Unfortunately this poor quality scan of the slide is all I have at the moment of the full view of this wall quilt, “Obiri” 1994, 50cm x 70cm. (Photographed against black background)
To make up for that poor full view shot, here’s the detail image. The lines, shapes and colours reflect my memories of Obiri / Ubirr; and the gold stitch represents the precious value of this and similar sites to all mankind.

“Obiri” was selected into Quilt National 95 and is owned by a private Australian collector.

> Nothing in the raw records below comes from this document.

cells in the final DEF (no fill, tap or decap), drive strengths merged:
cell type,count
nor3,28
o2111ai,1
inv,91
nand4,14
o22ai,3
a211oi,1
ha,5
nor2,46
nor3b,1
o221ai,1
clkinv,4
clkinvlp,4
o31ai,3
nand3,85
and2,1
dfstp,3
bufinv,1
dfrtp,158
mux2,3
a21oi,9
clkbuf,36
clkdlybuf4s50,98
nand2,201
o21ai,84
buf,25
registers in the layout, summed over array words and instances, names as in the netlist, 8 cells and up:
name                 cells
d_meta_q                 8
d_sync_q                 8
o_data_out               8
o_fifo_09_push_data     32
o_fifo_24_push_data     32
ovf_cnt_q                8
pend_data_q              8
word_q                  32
===== config.mk =====
export PLATFORM = sky130hd
export DESIGN_NAME = clkdiv_rst_seq
export DESIGN_NICKNAME = d
export VERILOG_FILES = /design/src/rtl/clkdiv_rst_seq.sv
export SDC_FILE = /design/constraint.sdc
export NUM_CORES = 1
export LEC_CHECK = 0
export ABC_CLOCK_PERIOD_IN_PS = 2660
export CAP_MARGIN = 20
export CELL_PAD_IN_SITES_DETAIL_PLACEMENT = 1
export CELL_PAD_IN_SITES_GLOBAL_PLACEMENT = 1
export CORE_ASPECT_RATIO = 0.75
export CORE_MARGIN = 2
export CORE_UTILIZATION = 44
export DETAILED_ROUTE_END_ITERATION = 10
export PLACE_DENSITY_LB_ADDON = 0.1
export SYNTH_ARGS = -nofsm -noshare
export SYNTH_HDL_FRONTEND = slang
export SYNTH_SLANG_ARGS = --single-unit

===== constraint.sdc =====
create_clock -name hclkin -period 2.66 [get_ports hclkin]
set_input_delay 0.399 -clock hclkin [delete_from_list [all_inputs] [get_ports hclkin]]
set_output_delay 0.399 -clock hclkin [all_outputs]
set_load 0.02 [all_outputs]

===== src/rtl/clkdiv_rst_seq.sv =====
// rtl/clkdiv_rst_seq.sv - reset sequencer driving the /2 CLKDIV wrapper resetn and the divided-domain reset
// Optional feature: define CLKDIV_SEQ_SOFTRST_EN to add the soft_rst input.
module clkdiv_rst_seq #(
  parameter int LOCK_SYNC_STAGES = 2,
  parameter int LOCK_STABLE_CYC  = 256,
  parameter int DIV_RST_HOLD     = 16,
  parameter int POST_REL_CYC     = 64,
  parameter int CNT_W            = 16
) (
  input  logic       hclkin,
  input  logic       rst,
  input  logic       pll_lock,
`ifdef CLKDIV_SEQ_SOFTRST_EN
  input  logic       soft_rst,
`endif
  output logic       clkdiv_resetn,
  output logic       div_rst,
  output logic       ready,
  output logic [7:0] relock_cnt
);

  typedef enum logic [2:0] {
    IDLE   = 3'd0,
    STABLE = 3'd1,
    HOLD   = 3'd2,
    SETTLE = 3'd3,
    RUN    = 3'd4
  } state_e;

  localparam logic [CNT_W-1:0] STABLE_LAST = CNT_W'(LOCK_STABLE_CYC - 1);
  localparam logic [CNT_W-1:0] HOLD_LAST   = CNT_W'(DIV_RST_HOLD - 1);
  localparam logic [CNT_W-1:0] SETTLE_LAST = CNT_W'(POST_REL_CYC - 1);

  logic [LOCK_SYNC_STAGES-1:0] sync_q;
  logic                        lock_s;
  logic                        soft_req;

  state_e           state_q, state_d;
  logic [CNT_W-1:0] cnt_q, cnt_d;
  logic             cnt_clr;
  logic             clkdiv_resetn_q, clkdiv_resetn_d;
  logic             div_rst_q, div_rst_d;
  logic             ready_q, ready_d;
  logic [7:0]       relock_q, relock_d;

  assign lock_s = sync_q[LOCK_SYNC_STAGES-1];

`ifdef CLKDIV_SEQ_SOFTRST_EN
  assign soft_req = soft_rst;
`else
  assign soft_req = 1'b0;
`endif

  always_ff @(posedge hclkin or posedge rst) begin
    if (rst) begin
      sync_q <= '0;
    end else begin
      sync_q <= {sync_q[LOCK_SYNC_STAGES-2:0], pll_lock};
    end
  end

  // Lock loss is checked first in every active state so it always wins over soft_req.
  always_comb begin
    state_d = state_q;
    cnt_clr = 1'b0;
    case (state_q)
      IDLE: begin
        if (lock_s) state_d = STABLE;
      end
      STABLE: begin
        if (!lock_s)                   state_d = IDLE;
        else if (cnt_q == STABLE_LAST) state_d = HOLD;
      end
      HOLD: begin
        if (!lock_s)                 state_d = IDLE;
        else if (soft_req)           cnt_clr = 1'b1;
        else if (cnt_q == HOLD_LAST) state_d = SETTLE;
      end
      SETTLE: begin
        if (!lock_s)                   state_d = IDLE;
        else if (soft_req)             state_d = HOLD;
        else if (cnt_q == SETTLE_LAST) state_d = RUN;
      end
      RUN: begin
        if (!lock_s)       state_d = IDLE;
        else if (soft_req) state_d = HOLD;
      end
      default: state_d = IDLE;
    endcase
  end

  always_comb begin
    cnt_d = cnt_q + 1'b1;
    if (state_d != state_q || cnt_clr || state_d == IDLE || state_d == RUN) begin
      cnt_d = '0;
    end
  end

  // Outputs are decoded from the next state so they change on the same edge as the state.
  always_comb begin
    clkdiv_resetn_d = (state_d == SETTLE) || (state_d == RUN);
    div_rst_d       = (state_d != RUN);
    ready_d         = (state_d == RUN);
  end

  always_comb begin
    relock_d = relock_q;
    if (state_q == RUN && state_d == IDLE && relock_q != 8'hFF) begin
      relock_d = relock_q + 8'd1;
    end
  end

  always_ff @(posedge hclkin or posedge rst) begin
    if (rst) begin
      state_q         <= IDLE;
      cnt_q           <= '0;
      clkdiv_resetn_q <= 1'b0;
      div_rst_q       <= 1'b1;
      ready_q         <= 1'b0;
      relock_q        <= 8'd0;
    end else begin
      state_q         <= state_d;
      cnt_q           <= cnt_d;
      clkdiv_resetn_q <= clkdiv_resetn_d;
      div_rst_q       <= div_rst_d;
      ready_q         <= ready_d;
      relock_q        <= relock_d;
    end
  end

  assign clkdiv_resetn = clkdiv_resetn_q;
  assign div_rst       = div_rst_q;
  assign ready         = ready_q;
  assign relock_cnt    = relock_q;

endmodule


==> impl_metrics.yaml <==
power:
  finalPower_mw: 1.03
  p_per_area_nw_per_um2: 577
  irDropWorstVdd_mv: 0.546
  pwr-share-seq: 0.480
  power_switching_uw: 202
  switching_share: 0.196
  p_int_uw: 830
  p_leak_nw: 0.775
  clkPwrFrac: 0.492
  comb_power_share: 0.028
floorplan:
  initial_core_util: 0.458
  rows: 18
  core_sq_um: 3290
  die_y_microns: 54.7
  dieArea_sq_um: 3910
  die_x_microns: 71.5
  io_pins: 14
drt:
  wirelength_microns: 3240
  num_vias: 1082
  wire_per_inst_microns: 16.0
  drc: 0
  dr.pass1.iters: 4
  initialDrtViolationCount: 46
  avgViaCountPerCell: 5.36
  ant_nets: 0
cells_and_area:
  nets: 166
  fin_util: 0.544
  drive_gt1_frac: 0.0864
  diodes: 0
  syn2layout_area_growth_pct: 18.9
yosys:
  netlist_top_cells_area: "dfrtp_1 (52%), xnor2_1 (8.7%), nor2_1 (5.2%), xor2_1 (3.5%), nand3_1 (2.7%)"
  synth_nets: 147
  yosysSeqAreaShare: 0.533
  ys_types: 34
  synth_area_sq_um: 1510
  synth_warnings: 0
  netlist_instances: 142
  synth-main-ff-cell: "dfrtp_1"
  synth_enable_flop_cells: 0
  ys_async_sr_fraction: 1.00
  yosys-top-cells-count: "dfrtp_1 (31), nor2_1 (21), xnor2_1 (15)"
  synth_top_area_cell: "dfrtp_1"
  ys_ff_latch: 32
  synth.avg_cell_area_sq_um: 10.6
  yosysMostFrequentCell: "dfrtp_1"
  synth_top_area_frac: 0.515
timing:
  hold_violations: 0
  finalSetupViolCount: 0
  slew_headroom: 0.597
  fin_worst_skew_ns: 0.00986
  min_period_over_period: 0.891
  rsz0062_at_grt: "no"
  post-route-min-period_ns: 2.37
  slew_viol_final: 0
  worst_slew_pin_slew_ns: 0.597
  max_freq_mhz: 422
  setup_tns_ns: 0
cts:
  clk_pin_slew_worst_paths_ns: 0.06
  clk_path_buf_depth: 2
  cts_hold_buf: 0
  cts.htree.levels: 2
  tritoncts: "built"
  cts_inserted_buffers: 5
  postCtsSetupBuffers: 0
  ctsResizeCount: 0
  clock-sinks: 32
  worstSkewPairLatency_ns: 0.29
  root_buffer: "clkbuf_8"
critical_path:
  cp.required_ns: 2.80
  crit_path_start_kind: "flip-flop"
  crit_fanout: 16
  worstPathCellList: "ha_1 -> and3_1 -> nor4b_1 -> a2111o_1 -> and3_1 -> nor2_1"
  cp_top_family: "simple AND/OR/NAND/NOR gates"
  worst-path-buf-inv: 0
  cpMostUsedCell: "and3_1"
  cp_slowest_cell: "and3_1"
  arrival_ns: 2.51
  endpoint_kind: "flip-flop"
  worst-setup-path-type: "reg2reg"
  slowest_delay_ns: 0.55
global_routing:
  track_usage: 0.192
  grt_pass1_vias: 1144
  antenna_found_initial: 0
  grt_pass1_wl_microns: 5420
  grt_max_degree: 17
  overflow: 0
run:
  cap_violations: 0
hold_path:
  hp-class: "in2async"
placement:
  gp_congestion: 0.824
  numPortBuffers: 13
  hpwl_microns: 2310
run_status:
  outcome: "finished clean"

Snippets, Crumbs or Patches

June 14th, 2022

Several months ago I took an online workshop with Jessica Grady though The Stitch Club. One of the ideas from that and some inspiration from another student’s sample making led to me to experiment with fabric bits, or crumbs as some in the traditional Quilt World call them. Eventually I worked out this technique which I used to make this year’s SAQA Auction quilt – titled Green Mosaic. Green is my favourite colour, and without going into the details here of how I came by 3000m or 3km, of green (along with 1500m of neon yellow and the same of neon orange) I still probably have ~1600m of this neon green nylon thread in reserve 🙂

Very close detail of the surface texture of “Green Mosaic”. The pieces when cut were ranged 3cm-4cm range.

I hand stitched all the little snippets/crumbs/patches onto a black fabric base, which extends beyond the patches, and after quilting it I added a fine black binding .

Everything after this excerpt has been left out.